Collected data entries:
☆ ☆ ☆ ☆

===== src/hw/rtl/deadline_sorted_task_queue_assert.svh =====
// Assertion macros shared by the deadline-sorted task queue RTL.
// Each macro expects signals named clk and rst_n in the enclosing module.
`ifndef DEADLINE_SORTED_TASK_QUEUE_ASSERT_SVH
`define DEADLINE_SORTED_TASK_QUEUE_ASSERT_SVH

// A condition that must hold at every clock edge out of reset.
`define DSTQ_ASSERT_ALWAYS(lbl, expr, msg) \
  lbl: assert property (@(posedge clk) disable iff (!rst_n) (expr)) else $error(msg);

// A consequent that must hold in the same cycle as its antecedent.
`define DSTQ_ASSERT_SAME(lbl, ante, cons, msg) \
  lbl: assert property (@(posedge clk) disable iff (!rst_n) (ante) |-> (cons)) \
    else $error(msg);

// A consequent that must hold in the cycle after its antecedent.
`define DSTQ_ASSERT_NEXT(lbl, ante, cons, msg) \
  lbl: assert property (@(posedge clk) disable iff (!rst_n) (ante) |=> (cons)) \
    else $error(msg);

`endif


===== src/hw/rtl/dstq_pkg.sv =====
// Types and constants for the deadline-sorted task queue.
// Used by the controller, the datapath and the top level; no dependencies.
package dstq_pkg;

  localparam logic OP_INSERT = 1'b0;
  localparam logic OP_REMOVE = 1'b1;

  localparam logic [1:0] ST_OK      = 2'd0;
  localparam logic [1:0] ST_FULL    = 2'd1;
  localparam logic [1:0] ST_MISSING = 2'd2;

  typedef struct packed {
    logic        op;
    logic [15:0] task_id;
    logic [31:0] deadline;
  } in_req_t;

  typedef struct packed {
    logic        head_valid;
    logic [15:0] head_task_id;
    logic [31:0] head_deadline;
    logic [4:0]  occupancy;
    logic [1:0]  status;
  } out_rsp_t;

  // Commands from the controller to the datapath.
  typedef struct packed {
    logic       load;
    logic       compare;
    logic       prefix;
    logic       do_insert;
    logic       do_remove;
    logic       respond;
    logic [1:0] status;
  } dp_cmd_t;

  // Status from the datapath back to the controller.
  typedef struct packed {
    logic is_remove;
    logic full;
    logic found;
  } dp_stat_t;

endpackage


===== src/hw/rtl/dstq_ctrl.sv =====
// Sequencing state machine for the deadline-sorted task queue.
// Depends on dstq_pkg and the assertion macro header.
`include "deadline_sorted_task_queue_assert.svh"

module dstq_ctrl
  import dstq_pkg::*;
(
  input  logic     clk,
  input  logic     rst_n,
  input  logic     start,
  output logic     busy,
  input  dp_stat_t dp_stat,
  output dp_cmd_t  dp_cmd
);

  typedef enum logic [2:0] {
    S_IDLE,
    S_CMP,
    S_PFX,
    S_UPD,
    S_RSP
  } state_t;

  state_t     st_r;
  logic [1:0] code_r;

  assign busy = (st_r != S_IDLE);

  always_comb begin
    dp_cmd           = '0;
    dp_cmd.load      = start && (st_r == S_IDLE);
    dp_cmd.compare   = (st_r == S_CMP);
    dp_cmd.prefix    = (st_r == S_PFX);
    dp_cmd.do_insert = (st_r == S_UPD) && !dp_stat.is_remove && !dp_stat.full;
    dp_cmd.do_remove = (st_r == S_UPD) && dp_stat.is_remove && dp_stat.found;
    dp_cmd.respond   = (st_r == S_RSP);
    dp_cmd.status    = code_r;
  end

  always_ff @(posedge clk) begin
    if (!rst_n) begin
      st_r   <= S_IDLE;
      code_r <= ST_OK;
    end else begin
      unique case (st_r)
        S_IDLE: begin
          if (start) begin
            st_r <= S_CMP;
          end
        end
        S_CMP: st_r <= S_PFX;
        S_PFX: st_r <= S_UPD;
        S_UPD: begin
          st_r <= S_RSP;
          if (dp_stat.is_remove) begin
            code_r <= dp_stat.found ? ST_OK : ST_MISSING;
          end else begin
            code_r <= dp_stat.full ? ST_FULL : ST_OK;
          end
        end
        S_RSP: st_r <= S_IDLE;
        default: st_r <= S_IDLE;
      endcase
    end
  end

  `DSTQ_ASSERT_NEXT(a_accept_starts, start && !busy, st_r == S_CMP,
                    "accepted request did not start")
  `DSTQ_ASSERT_ALWAYS(a_one_update,
                      $countones({dp_cmd.do_insert, dp_cmd.do_remove}) <= 1,
                      "insert and remove applied together")
  `DSTQ_ASSERT_NEXT(a_update_then_respond, st_r == S_UPD, dp_cmd.respond,
                    "update not followed by response")

endmodule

☆ ☆ ☆ ☆

(Your assignment) Where in the records does the string "output" appear? Copy every line that has it.

(Solution below)
  output logic     busy,
  output dp_cmd_t  dp_cmd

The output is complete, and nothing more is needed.